**Assignment**: Please repeat the lines below, exactly and only, from the one that holds "met2,41.3,2300" through the one that holds "final | 292 | 79.5 | 241".

◇ ◇ ◇ ◇

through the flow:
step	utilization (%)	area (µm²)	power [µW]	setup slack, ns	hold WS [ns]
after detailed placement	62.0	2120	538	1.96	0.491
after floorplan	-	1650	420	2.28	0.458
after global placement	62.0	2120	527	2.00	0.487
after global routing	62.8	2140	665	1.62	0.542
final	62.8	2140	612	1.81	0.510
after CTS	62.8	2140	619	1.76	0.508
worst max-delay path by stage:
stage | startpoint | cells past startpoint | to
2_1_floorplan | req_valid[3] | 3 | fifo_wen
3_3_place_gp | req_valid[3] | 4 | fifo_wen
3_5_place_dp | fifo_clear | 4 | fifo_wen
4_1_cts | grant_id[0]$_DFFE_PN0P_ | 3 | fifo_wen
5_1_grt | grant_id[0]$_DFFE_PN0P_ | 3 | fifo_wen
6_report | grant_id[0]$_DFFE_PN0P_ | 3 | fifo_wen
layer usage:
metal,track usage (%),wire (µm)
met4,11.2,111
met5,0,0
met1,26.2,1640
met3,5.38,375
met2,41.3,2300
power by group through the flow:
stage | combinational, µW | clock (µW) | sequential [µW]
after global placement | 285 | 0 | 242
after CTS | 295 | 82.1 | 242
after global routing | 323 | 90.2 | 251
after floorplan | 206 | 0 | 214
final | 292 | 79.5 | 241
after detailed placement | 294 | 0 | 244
--- src/rtl/cfs_edge_detect_multi.sv ---
// Per-channel synchroniser, glitch filter, edge qualifier, sticky status/overflow and irq.
// Latency: SYNC_STAGES + filter_len cycles from first sample of data to detected/status.
// No backpressure; events are never stalled, repeat events while status is set raise overflow.
module cfs_edge_detect_multi #(
  parameter int               WIDTH       = 8,
  parameter int               SYNC_STAGES = 2,   // legal range 1..4
  parameter int               FILT_W      = 4,
  parameter logic [WIDTH-1:0] RESET_VAL   = '0
) (
  input  logic                    clk,
  input  logic                    reset,
  cfs_edge_detect_multi_if.slave  ed_if
);

  if (SYNC_STAGES < 1 || SYNC_STAGES > 4) begin : g_bad_sync_stages
    $error("SYNC_STAGES must be in 1..4");
  end

  logic [WIDTH-1:0]  sync_q [SYNC_STAGES];
  logic [WIDTH-1:0]  sync_out;
  logic [WIDTH-1:0]  stab_q, stab_d;
  logic [FILT_W-1:0] cnt_q [WIDTH];
  logic [FILT_W-1:0] cnt_d [WIDTH];
  logic [WIDTH-1:0]  qual;
  logic [WIDTH-1:0]  detected_q;
  logic [WIDTH-1:0]  status_q, status_d;
  logic [WIDTH-1:0]  overflow_q, overflow_d;

  assign sync_out = sync_q[SYNC_STAGES-1];

  // Synchroniser chain: stage 0 samples the raw input, the last stage feeds the filter.
  always_ff @(posedge clk) begin
    if (reset) begin
      for (int s = 0; s < SYNC_STAGES; s++) sync_q[s] <= RESET_VAL;
    end else begin
      sync_q[0] <= ed_if.data;
      for (int s = 1; s < SYNC_STAGES; s++) sync_q[s] <= sync_q[s-1];
    end
  end

  // Glitch filter and edge qualification; >= lets a lowered filter_len release a running count.
  always_comb begin
    stab_d = stab_q;
    qual   = '0;
    for (int i = 0; i < WIDTH; i++) begin
      cnt_d[i] = '0;
      if (sync_out[i] == stab_q[i]) begin
        cnt_d[i] = '0;
      end else if (cnt_q[i] >= ed_if.filter_len) begin
        stab_d[i] = sync_out[i];
        cnt_d[i]  = '0;
        // stab keeps tracking even when the channel is disabled, so enabling it later is quiet
        case (ed_if.mode[2*i +: 2])
          2'b01:   qual[i] = sync_out[i];
          2'b10:   qual[i] = ~sync_out[i];
          2'b11:   qual[i] = 1'b1;
          default: qual[i] = 1'b0;
        endcase
      end else begin
        cnt_d[i] = cnt_q[i] + 1'b1;
      end
    end
  end

  // Sticky flags: a new event beats clr for status, clr beats a new event for overflow.
  always_comb begin
    status_d   = qual | (status_q & ~ed_if.clr);
    overflow_d = ~ed_if.clr & (overflow_q | (qual & status_q));
  end

  // Filter state, detected pulse and sticky flags.
  always_ff @(posedge clk) begin
    if (reset) begin
      stab_q     <= RESET_VAL;
      for (int i = 0; i < WIDTH; i++) cnt_q[i] <= '0;
      detected_q <= '0;
      status_q   <= '0;
      overflow_q <= '0;
    end else begin
      stab_q     <= stab_d;
      for (int i = 0; i < WIDTH; i++) cnt_q[i] <= cnt_d[i];
      detected_q <= qual;
      status_q   <= status_d;
      overflow_q <= overflow_d;
    end
  end

  assign ed_if.detected = detected_q;
  assign ed_if.status   = status_q;
  assign ed_if.overflow = overflow_q;
  // Gated by reset so the interrupt drops in the same cycle reset is applied.
  assign ed_if.irq      = ~reset & (|(status_q & ed_if.irq_en));

endmodule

◇ ◇ ◇ ◇

**Expected answer**:
met2,41.3,2300
power by group through the flow:
stage | combinational, µW | clock (µW) | sequential [µW]
after global placement | 285 | 0 | 242
after CTS | 295 | 82.1 | 242
after global routing | 323 | 90.2 | 251
after floorplan | 206 | 0 | 214
final | 292 | 79.5 | 241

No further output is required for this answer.